Source material.

[Start of Attachment]

Context: an optimization exercise on an open-source flow, tuned for small area, a short achievable clock period and few clock cycles. The choices shown serve that exercise and are no tape-out recipe. In this exercise RTL edits were held to simulation tests only and were not proved equivalent to the original. No activity file was given, so power comes from the tool's default toggle rates.

<file path="flow/run.sh">
#!/bin/bash
# synth_recipe.tcl (not shown) runs the flow's synth.tcl, then flattens the netlist and writes it again
# the make line also repeats each setting of config.mk as NAME=value (left out here)
make -C /OpenROAD-flow-scripts/flow DESIGN_CONFIG=/design/flow/config.mk WORK_HOME=/design/flow/orfs CLKGATE_MAP_FILE= SYNTH_SCRIPT=/design/flow/synth_recipe.tcl finish
</file>
<file path="flow/config.mk">
export PLATFORM = sky130hd
export DESIGN_NAME = cbor_item_head_parser_top
export DESIGN_NICKNAME = cbor_item_head_parser_top
export VERILOG_FILES = /design/flow/design.v
export SDC_FILE = /design/flow/constraint.sdc
export NUM_CORES = 4
export LEC_CHECK = 0
export CAP_MARGIN = 20
export CORE_MARGIN = 2
export CORE_UTILIZATION = 40
export SLEW_MARGIN = 20
</file>
<file path="flow/constraint.sdc">
create_clock -name core_clock -period 4.0 [get_ports {clock}]
set_input_delay 0.8000 -clock core_clock [delete_from_list [all_inputs] [get_ports {clock}]]
set_output_delay 0.8000 -clock core_clock [all_outputs]
set_load 0.01 [all_outputs]
</file>
<file path="flow/design.v">
package cihp_pkg;
   typedef enum logic [1:0] {
      KIND_HEAD    = 2'd0,
      KIND_PAYLOAD = 2'd1,
      KIND_ERROR   = 2'd2
   } kind_type;
   typedef enum logic [1:0] {
      ERR_BAD_INFO   = 2'd0,
      ERR_HEAD_TRUNC = 2'd1,
      ERR_PAY_TRUNC  = 2'd2
   } err_type;
   typedef enum logic [1:0] {
      PH_IDLE    = 2'd0,
      PH_EXT     = 2'd1,
      PH_PAYLOAD = 2'd2,
      PH_DROP    = 2'd3
   } phase_type;
   localparam int VALUE_W = 64;
   localparam int BYTE_W  = 8;
   localparam int MAJOR_W = 3;
   localparam int INFO_W  = 5;
   localparam int EXT_W   = 4;
   localparam logic [INFO_W-1:0] INFO_MASK  = 5'h1F;
   localparam logic [INFO_W-1:0] INFO_EXT_1 = 5'd24;
   localparam logic [INFO_W-1:0] INFO_EXT_2 = 5'd25;
   localparam logic [INFO_W-1:0] INFO_EXT_4 = 5'd26;
   localparam logic [INFO_W-1:0] INFO_EXT_8 = 5'd27;
   localparam logic [MAJOR_W-1:0] MAJ_BYTES = 3'd2;
   localparam logic [MAJOR_W-1:0] MAJ_TEXT  = 3'd3;
   localparam int Q_DEPTH = 4;
   localparam int Q_AW    = $clog2(Q_DEPTH);
   localparam int Q_CW    = $clog2(Q_DEPTH + 1);
   typedef struct packed {
      kind_type                 kind;
      logic [MAJOR_W-1:0]       major;
      logic [VALUE_W-1:0]       value;
      logic [BYTE_W-1:0]        pbyte;
      err_type                  ecode;
      logic                     done;
      logic                     two;
   } rec_type;
   localparam int REC_W = 2 + MAJOR_W + VALUE_W + BYTE_W + 2 + 1 + 1;
endpackage
module cihp_front (
   input  logic                         clock,
   input  logic                         reset,
   input  logic                         accept,
   input  logic [cihp_pkg::BYTE_W-1:0]  byte_in,
   input  logic                         final_byte,
   output logic                         rec_push,
   output cihp_pkg::rec_type            rec
);
   cihp_pkg::phase_type            phase_ff;
   cihp_pkg::phase_type            phase_in;
   logic [cihp_pkg::MAJOR_W-1:0]   major_ff, major_in;
   logic [cihp_pkg::EXT_W-1:0]     ext_left_ff, ext_left_in;
   logic [cihp_pkg::VALUE_W-1:0]   accum_ff, accum_in;
   logic [cihp_pkg::VALUE_W-1:0]   pay_left_ff, pay_left_in;
   logic [cihp_pkg::INFO_W-1:0]    info;
   logic [cihp_pkg::MAJOR_W-1:0]   fin_major;
   logic [cihp_pkg::VALUE_W-1:0]   fin_value;
   logic                 need_pay;
   logic                 ext_last;
   logic                 pay_last;
   always_comb begin
      info      = byte_in[cihp_pkg::INFO_W-1:0] & cihp_pkg::INFO_MASK;
      fin_major = (phase_ff == cihp_pkg::PH_IDLE) ? byte_in[cihp_pkg::BYTE_W-1:cihp_pkg::INFO_W] : major_ff;
      fin_value = (phase_ff == cihp_pkg::PH_IDLE) ? {{(cihp_pkg::VALUE_W-cihp_pkg::INFO_W){1'b0}}, info}
                                        : {accum_ff[cihp_pkg::VALUE_W-cihp_pkg::BYTE_W-1:0], byte_in};
      need_pay  = ((fin_major == cihp_pkg::MAJ_BYTES) || (fin_major == cihp_pkg::MAJ_TEXT))
                  && (fin_value != '0);
      ext_last  = (ext_left_ff == cihp_pkg::EXT_W'(1));
      pay_last  = (pay_left_ff == cihp_pkg::VALUE_W'(1));
   end
   always_comb begin
      phase_in    = phase_ff;
      major_in    = major_ff;
      ext_left_in = ext_left_ff;
      accum_in    = accum_ff;
      pay_left_in = pay_left_ff;
      case (phase_ff)
         cihp_pkg::PH_IDLE: begin
            major_in = fin_major;
            if (info < cihp_pkg::INFO_EXT_1) begin
               pay_left_in = fin_value;
               phase_in    = (need_pay && !final_byte) ? cihp_pkg::PH_PAYLOAD : cihp_pkg::PH_IDLE;
            end else if ((info >= cihp_pkg::INFO_EXT_1) && (info <= cihp_pkg::INFO_EXT_8)) begin
               ext_left_in = cihp_pkg::EXT_W'(1) << info[1:0];
               accum_in    = '0;
               phase_in    = final_byte ? cihp_pkg::PH_IDLE : cihp_pkg::PH_EXT;
            end else begin
               phase_in = final_byte ? cihp_pkg::PH_IDLE : cihp_pkg::PH_DROP;
            end
         end
         cihp_pkg::PH_EXT: begin
            accum_in    = fin_value;
            ext_left_in = ext_left_ff - cihp_pkg::EXT_W'(1);
            if (ext_last) begin
               pay_left_in = fin_value;
               phase_in    = (need_pay && !final_byte) ? cihp_pkg::PH_PAYLOAD : cihp_pkg::PH_IDLE;
            end else if (final_byte) begin
               phase_in = cihp_pkg::PH_IDLE;
            end
         end
         cihp_pkg::PH_PAYLOAD: begin
            pay_left_in = pay_left_ff - cihp_pkg::VALUE_W'(1);
            if (pay_last || final_byte) begin
               phase_in = cihp_pkg::PH_IDLE;
            end
         end
         cihp_pkg::PH_DROP: begin
            if (final_byte) begin
               phase_in = cihp_pkg::PH_IDLE;
            end
         end
         default: begin
            phase_in = cihp_pkg::PH_IDLE;
         end
      endcase
   end
   always_comb begin
      rec_push  = 1'b0;
      rec.kind  = cihp_pkg::KIND_HEAD;
      rec.major = fin_major;
      rec.value = '0;
      rec.pbyte = '0;
      rec.ecode = cihp_pkg::ERR_BAD_INFO;
      rec.done  = 1'b0;
      rec.two   = 1'b0;
      case (phase_ff)
         cihp_pkg::PH_IDLE: begin
            if (info < cihp_pkg::INFO_EXT_1) begin
               rec_push  = accept;
               rec.value = fin_value;
               rec.done  = !need_pay;
               rec.two   = need_pay && final_byte;
            end else if ((info >= cihp_pkg::INFO_EXT_1) && (info <= cihp_pkg::INFO_EXT_8)) begin
               rec_push  = accept && final_byte;
               rec.kind  = cihp_pkg::KIND_ERROR;
               rec.ecode = cihp_pkg::ERR_HEAD_TRUNC;
            end else begin
               rec_push  = accept;
               rec.kind  = cihp_pkg::KIND_ERROR;
               rec.ecode = cihp_pkg::ERR_BAD_INFO;
            end
         end
         cihp_pkg::PH_EXT: begin
            if (ext_last) begin
               rec_push  = accept;
               rec.value = fin_value;
               rec.done  = !need_pay;
               rec.two   = need_pay && final_byte;
            end else begin
               rec_push  = accept && final_byte;
               rec.kind  = cihp_pkg::KIND_ERROR;
               rec.ecode = cihp_pkg::ERR_HEAD_TRUNC;
            end
         end
         cihp_pkg::PH_PAYLOAD: begin
            rec_push  = accept;
            rec.kind  = cihp_pkg::KIND_PAYLOAD;
            rec.pbyte = byte_in;
            rec.done  = pay_last;
            rec.two   = !pay_last && final_byte;
         end
         default: begin
            rec_push = 1'b0;
         end
      endcase
   end
   always_ff @(posedge clock) begin
      if (reset) begin
         phase_ff    <= cihp_pkg::PH_IDLE;
         major_ff    <= '0;
         ext_left_ff <= '0;
         accum_ff    <= '0;
         pay_left_ff <= '0;
      end else if (accept) begin
         phase_ff    <= phase_in;
         major_ff    <= major_in;
         ext_left_ff <= ext_left_in;
         accum_ff    <= accum_in;
         pay_left_ff <= pay_left_in;
      end
   end
endmodule
module cihp_queue (
   input  logic               clock,
   input  logic               reset,
   input  logic               push,
   input  cihp_pkg::rec_type  wr_rec,
   output logic               full,
   input  logic               pop,
   output cihp_pkg::rec_type  rd_rec,
   output logic               empty
);
   logic [cihp_pkg::REC_W-1:0] entry_ff [0:cihp_pkg::Q_DEPTH-1];
   logic [cihp_pkg::Q_AW-1:0]      wr_ptr_ff, wr_ptr_in;
   logic [cihp_pkg::Q_AW-1:0]      rd_ptr_ff, rd_ptr_in;
   logic [cihp_pkg::Q_CW-1:0]      count_ff, count_in;
   always_comb begin
      full      = (count_ff == cihp_pkg::Q_CW'(cihp_pkg::Q_DEPTH));
      empty     = (count_ff == '0);
      wr_ptr_in = wr_ptr_ff + cihp_pkg::Q_AW'(push);
      rd_ptr_in = rd_ptr_ff + cihp_pkg::Q_AW'(pop);
      count_in  = count_ff + cihp_pkg::Q_CW'(push) - cihp_pkg::Q_CW'(pop);
      rd_rec    = entry_ff[rd_ptr_ff];
   end
   always_ff @(posedge clock) begin
      if (reset) begin
         wr_ptr_ff <= '0;
         rd_ptr_ff <= '0;
         count_ff  <= '0;
      end else begin
         wr_ptr_ff <= wr_ptr_in;
         rd_ptr_ff <= rd_ptr_in;
         count_ff  <= count_in;
      end
   end
   always_ff @(posedge clock) begin
      if (push) begin
         entry_ff[wr_ptr_ff] <= wr_rec;
      end
   end
endmodule
module cihp_back (
   input  logic                           clock,
   input  logic                           reset,
   input  cihp_pkg::rec_type              q_rec,
   input  logic                           q_empty,
   output logic                           q_pop,
   output logic                           rsp_empty,
   input  logic                           rsp_pop,
   output logic [1:0]                     rsp_kind,
   output logic [cihp_pkg::MAJOR_W-1:0]   rsp_major_type,
   output logic [cihp_pkg::VALUE_W-1:0]   rsp_head_value,
   output logic [cihp_pkg::BYTE_W-1:0]    rsp_payload_byte,
   output logic [1:0]                     rsp_error_code,
   output logic                           rsp_item_done,
   output logic                           rsp_run_end
);
   logic                 valid_ff, valid_in;
   logic                 pend_ff, pend_in;
   cihp_pkg::kind_type             kind_ff;
   cihp_pkg::kind_type             kind_in;
   logic [cihp_pkg::MAJOR_W-1:0]   major_ff, major_in;
   logic [cihp_pkg::VALUE_W-1:0]   value_ff, value_in;
   logic [cihp_pkg::BYTE_W-1:0]    pbyte_ff, pbyte_in;
   cihp_pkg::err_type              ecode_ff;
   cihp_pkg::err_type              ecode_in;
   logic                 done_ff, done_in;
   logic                 run_end_ff, run_end_in;
   logic                 load;
   always_comb begin
      load       = !valid_ff || rsp_pop;
      q_pop      = load && !pend_ff && !q_empty;
      valid_in   = valid_ff;
      pend_in    = pend_ff;
      kind_in    = kind_ff;
      major_in   = major_ff;
      value_in   = value_ff;
      pbyte_in   = pbyte_ff;
      ecode_in   = ecode_ff;
      done_in    = done_ff;
      run_end_in = run_end_ff;
      if (load) begin
         if (pend_ff) begin
            valid_in   = 1'b1;
            pend_in    = 1'b0;
            kind_in    = cihp_pkg::KIND_ERROR;
            value_in   = '0;
            pbyte_in   = '0;
            ecode_in   = cihp_pkg::ERR_PAY_TRUNC;
            done_in    = 1'b0;
            run_end_in = 1'b1;
         end else if (!q_empty) begin
            valid_in   = 1'b1;
            pend_in    = q_rec.two;
            kind_in    = q_rec.kind;
            major_in   = q_rec.major;
            value_in   = q_rec.value;
            pbyte_in   = q_rec.pbyte;
            ecode_in   = q_rec.ecode;
            done_in    = q_rec.done;
            run_end_in = !q_rec.two;
         end else begin
            valid_in = 1'b0;
         end
      end
   end
   always_ff @(posedge clock) begin
      if (reset) begin
         valid_ff <= 1'b0;
         pend_ff  <= 1'b0;
      end else begin
         valid_ff <= valid_in;
         pend_ff  <= pend_in;
      end
   end
   always_ff @(posedge clock) begin
      kind_ff    <= kind_in;
      major_ff   <= major_in;
      value_ff   <= value_in;
      pbyte_ff   <= pbyte_in;
      ecode_ff   <= ecode_in;
      done_ff    <= done_in;
      run_end_ff <= run_end_in;
   end
   assign rsp_empty        = !valid_ff;
   assign rsp_kind         = kind_ff;
   assign rsp_major_type   = major_ff;
   assign rsp_head_value   = value_ff;
   assign rsp_payload_byte = pbyte_ff;
   assign rsp_error_code   = ecode_ff;
   assign rsp_item_done    = done_ff;
   assign rsp_run_end      = run_end_ff;
endmodule
module cbor_item_head_parser_top (
   input  logic                           clock,
   input  logic                           reset,
   input  logic                           req_push,
   output logic                           req_full,
   input  logic [cihp_pkg::BYTE_W-1:0]    req_byte_in,
   input  logic                           req_final_byte,
   output logic                           rsp_empty,
   input  logic                           rsp_pop,
   output logic [1:0]                     rsp_kind,
   output logic [cihp_pkg::MAJOR_W-1:0]   rsp_major_type,
   output logic [cihp_pkg::VALUE_W-1:0]   rsp_head_value,
   output logic [cihp_pkg::BYTE_W-1:0]    rsp_payload_byte,
   output logic [1:0]                     rsp_error_code,
   output logic                           rsp_item_done,
   output logic                           rsp_run_end
);
   logic      accept;
   logic      rec_push;
   cihp_pkg::rec_type   wr_rec;
   cihp_pkg::rec_type   rd_rec;
   logic      q_full;
   logic      q_empty;
   logic      q_pop;
   assign req_full = q_full;
   assign accept   = req_push && !q_full;
   cihp_front u_front (
      .clock      (clock),
      .reset      (reset),
      .accept     (accept),
      .byte_in    (req_byte_in),
      .final_byte (req_final_byte),
      .rec_push   (rec_push),
      .rec        (wr_rec)
   );
   cihp_queue u_queue (
      .clock  (clock),
      .reset  (reset),
      .push   (rec_push),
      .wr_rec (wr_rec),
      .full   (q_full),
      .pop    (q_pop),
      .rd_rec (rd_rec),
      .empty  (q_empty)
   );
   cihp_back u_back (
      .clock            (clock),
      .reset            (reset),
      .q_rec            (rd_rec),
      .q_empty          (q_empty),
      .q_pop            (q_pop),
      .rsp_empty        (rsp_empty),
      .rsp_pop          (rsp_pop),
      .rsp_kind         (rsp_kind),
      .rsp_major_type   (rsp_major_type),
      .rsp_head_value   (rsp_head_value),
      .rsp_payload_byte (rsp_payload_byte),
      .rsp_error_code   (rsp_error_code),
      .rsp_item_done    (rsp_item_done),
      .rsp_run_end      (rsp_run_end)
   );
endmodule
</file>
==> notes.md <==
[cell usage after synthesis (7+ instances only)]
| master | count | area (um^2) |
|---|---|---|
| o31ai_1 | 11 | 82.58 |
| mux2i_1 | 7 | 70.07 |
| and2_1 | 79 | 494.2 |
| buf_1 | 12 | 45.04 |
| dfxtp_1 | 138 | 2763 |
| edfxtp_1 | 401 | 12040 |
| a21oi_1 | 109 | 545.5 |
| nor2_1 | 67 | 251.5 |
| ha_1 | 8 | 100.1 |
| a31oi_1 | 9 | 56.30 |
| nor4_1 | 38 | 237.7 |
| nand3_1 | 79 | 395.4 |
| nand4_1 | 11 | 68.82 |
| and3_1 | 75 | 469.2 |
| inv_1 | 21 | 78.83 |
| a22oi_1 | 16 | 120.1 |
| o211ai_1 | 11 | 82.58 |
| nand2_1 | 144 | 540.5 |
| clkbuf_1 | 96 | 360.4 |
| or4_1 | 20 | 150.1 |
| nor3_1 | 41 | 205.2 |
| or3_1 | 13 | 81.33 |
| a32o_1 | 9 | 90.09 |
| mux4_2 | 80 | 1802 |
| o21ai_0 | 54 | 270.3 |
[critical path: cells and delay by family (launching register included)]
kind,cells,cell delay (ns)
and+or+nand+nor,5,2.51
DFF,1,0.38
AOI/OAI and AO/OA,1,0.18
[logic make-up after synthesis]
family / share of synthesized area
AOI/OAI and AO/OA: 0.07646
DFF: 0.6642
muxes: 0.08550
xor gates and xnor gates: 0.002358
buffers and inverters: 0.02279
and+or+nand+nor: 0.1433
adders and majority gates: 0.005390
[power breakdown]
group          switching, mW  total [mW]  internal [mW]
Clock                   2.11        4.87           2.76
Combinational           2.33        4.45           2.12
Sequential             0.399        7.56           7.16
Total                   4.84        16.9           12.0
[per-stage QoR]
| step | hold slack, ns | power (mW) | utilization | setup slack (ns) | instances |
|---|---|---|---|---|---|
| after CTS | 0.4725 | 17.07 | 0.4744 | 0.8819 | 2549 |
| final | 0.4740 | 16.88 | 0.4744 | 0.8637 | 2549 |
| after global routing | 0.5063 | 17.65 | 0.4744 | 0.6555 | 2549 |
| after detailed placement | 0.4614 | 12.20 | 0.4436 | 0.4250 | 2448 |
| after global placement | 0.4539 | 12.13 | 0.4436 | 0.4727 | 2448 |
| after floorplan | 0.4332 | 10.23 | - | 0.0008953 | 1653 |
[registers in the layout (all words and copies together) (netlist names)]
signal and count:
u_back.value_ff 64, u_back.major_ff 3, u_front.ext_left_ff 4, u_front.phase_ff 2
u_back.done_ff 1, u_front.pay_left_ff 64, u_front.major_ff 3, u_back.run_end_ff 1
u_back.valid_ff 1, u_queue.rd_ptr_ff 2, u_queue.entry_ff 320, u_back.ecode_ff 2
u_back.pbyte_ff 8, u_queue.count_ff 3, u_back.pend_ff 1, u_front.accum_ff 56
u_queue.wr_ptr_ff 2, u_back.kind_ff 2
[area by class of cell]
class | count | share of cell area
repair buffers | 159 | 0.05946
flip-flops and latches | 539 | 0.5668
multi-input cells | 980 | 0.2699
clock inverters | 27 | 0.008856
well taps | 748 | 0.03581
clock buffers | 74 | 0.05611
inverters | 22 | 0.003160
[routing by layer]
| layer | share of wire | vias to the layer above | global-route usage |
|---|---|---|---|
| met2 | 0.48 | 506 | 0.3111 |
| met4 | 0.029 | 0 | 0.06494 |
| met5 | 0 | - | 0 |
| met1 | 0.44 | 7297 | 0.2613 |
| li1 | - | 6600 | - |
| met3 | 0.059 | 109 | 0.03192 |
[worst paths after layout]
path / cells past startpoint / end / slack (ns) / start
min: 2 / u_front.pay_left_ff[39] / 0.47 / u_front.pay_left_ff[39]
min reg2reg: 2 / u_front.pay_left_ff[39] / 0.47 / u_front.pay_left_ff[39]
max reg2reg: 6 / u_front.pay_left_ff[49] / 0.86 / u_front.pay_left_ff[4]
max: 6 / u_front.pay_left_ff[49] / 0.86 / u_front.pay_left_ff[4]
==> flow_summary.toml <==
[clocking]
ctsLongestPathBuffers = 3
post-cts-setup-buffers = 0
path_clk_slew_ns = 0.07
clk_sinks = 539
clk-insertion-delay-late_ns = 0.62
htree_num_levels = 2
tritoncts.num_buffers = 54
cts.repair.resized = 0
cts_hold_repair.buffers = 0
cts_tree = "yes"
cts-root-buf = "clkbuf_16"

[timing]
grt_setup_unrepaired = "false"
period_minus_slack_ns = 3.136
final_setup_fails = 0
timing_max_transition_violations_final = 0
tightest_slew_ns = 0.9616
finClkSkew_ns = 0.02484
totalNegativeSetupSlack_ns = 0
slew_limit_headroom = 0.3530
final_hold_viol_count = 0
layout_worst_path_cycle_share = 0.7841
fmax_ghz = 0.3189

[grt]
grt-ovfl-total = 0
grt_max_degree = 77
first_global_vias = 14240
grt_pass1_wl_um = 84600
grt_util_all_layers = 0.1913
antenna_found_initial = 0

[placed_design]
portBuffers = 95
place_hpwl_um = 34860
post_placement_cell_area_um2 = 24440
gpl.final_weighted_congestion = 0.8766

[floorplanning]
chipWidth_um = 240.1
start_util = 0.4045
design.die.area_um2 = 57620
placementRows = 86
pin_count = 96
floorplan.die.height_um = 240.1
core_region_area_um2 = 55090

[hold_path]
timing.hold.worst.class = "reg2reg"

[power]
power_density_nw_per_um2 = 645.9
leakagePower_nw = 8.770
power.ir.vdd_worst_mv = 0.3619

[drt]
drt-initial-drc-count = 1196
drt_pass1_iterations = 5
drcViolationCount = 0
route.detailed.vias_per_inst = 5.693
via_count = 14510
avgRoutedWirePerCell_um = 21.49
antenna_left = 0
wirelength_um = 54770

[yosys]
synth_sequential_area_ratio = 0.6642
synth_fp_nets = 1675
postSynth.asyncResetShare = 0
synthDistinctLibCells = 66
synth-warning-count = 3
dominant_synthesized_flop_cell = "edfxtp_1"
syn_avg_cell_area_um2 = 13.48
synth-seq-cells = 539
post_synthesis_cells = 1653
syn_area_um2 = 22290
synth-edff-count = 401

[worst_setup_path]
cp_data_arrival_time_ns = 3.67
timing.setup.critical_path_class = "reg2reg"
timing.critical_path.cells = "nor4_1 > nand2_1 > nor2_1 > nand4_1 > or3_1 > a31oi_1"
setup.worst_path.end_class = "flop"
required_time_of_the_critical_path_ns = 4.54
cp_max_fo = 9
highest_delay_cell_along_the_critical_path = "nor4_1"
timing.critical_path.from_type = "flop"
worst_path_largest_cell_delay_ns = 0.85

[layout]
leading_cell_type_in_the_layout_fill_and_taps_excluded = "edfxtp_1"
final_layout_size_suffix_gt1_frac = 0.1416
postLayoutCellArea_um2 = 26140
multi_input_area_um2 = 7053
area.sequential_um2 = 14810
final_cell_mix = "edfxtp_1, nand2_1, dfxtp_1, a21oi_1, clkdlybuf4s50_1"
fillers = 4892
fin_nets = 1778
flow.area_growth_from_synthesis_pct = 17.27
antennaDiodeCount = 0

[run_status]
status = "complete, no violations"

[job]
max_cap_viol_count = 0
Testbench counts, summed over its fixed seeds: cycles 24,017.

-- port drivers added, routing unchanged --
No port has a modelled driver above. Below, the same layout with a new extraction and two added sets of constraints.
Step 1, drivers: a clkbuf_16 drives clock and a buf_2 each remaining input, both assumed.
Step 2 also shifts input and output timing later by t, the mid clock arrival at the registers, as if the neighbouring blocks saw the same clock.
Three values: ideal ports, drivers, drivers and shift; two values: the first two.
t, ns: 0.659
setup WS [ns]: 0.864 / 0.864 / 0.426
worst register clock-pin slew, ns: 0.07 / 0.07
cell pins on the clock port's net: 1
After both steps setup and hold are still met in this run. For this run, drivers alone change the setup slack by 0.000 ns; drivers and shift together by -0.438 ns.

[End of Attachment]

Copy the stretch of the records above that runs from the line with "synth-warning-count = 3" through the line with "nand2_1 > nor2_1". Both end lines belong in the copy, and nothing else does.

Reply.
synth-warning-count = 3
dominant_synthesized_flop_cell = "edfxtp_1"
syn_avg_cell_area_um2 = 13.48
synth-seq-cells = 539
post_synthesis_cells = 1653
syn_area_um2 = 22290
synth-edff-count = 401

[worst_setup_path]
cp_data_arrival_time_ns = 3.67
timing.setup.critical_path_class = "reg2reg"
timing.critical_path.cells = "nor4_1 > nand2_1 > nor2_1 > nand4_1 > or3_1 > a31oi_1"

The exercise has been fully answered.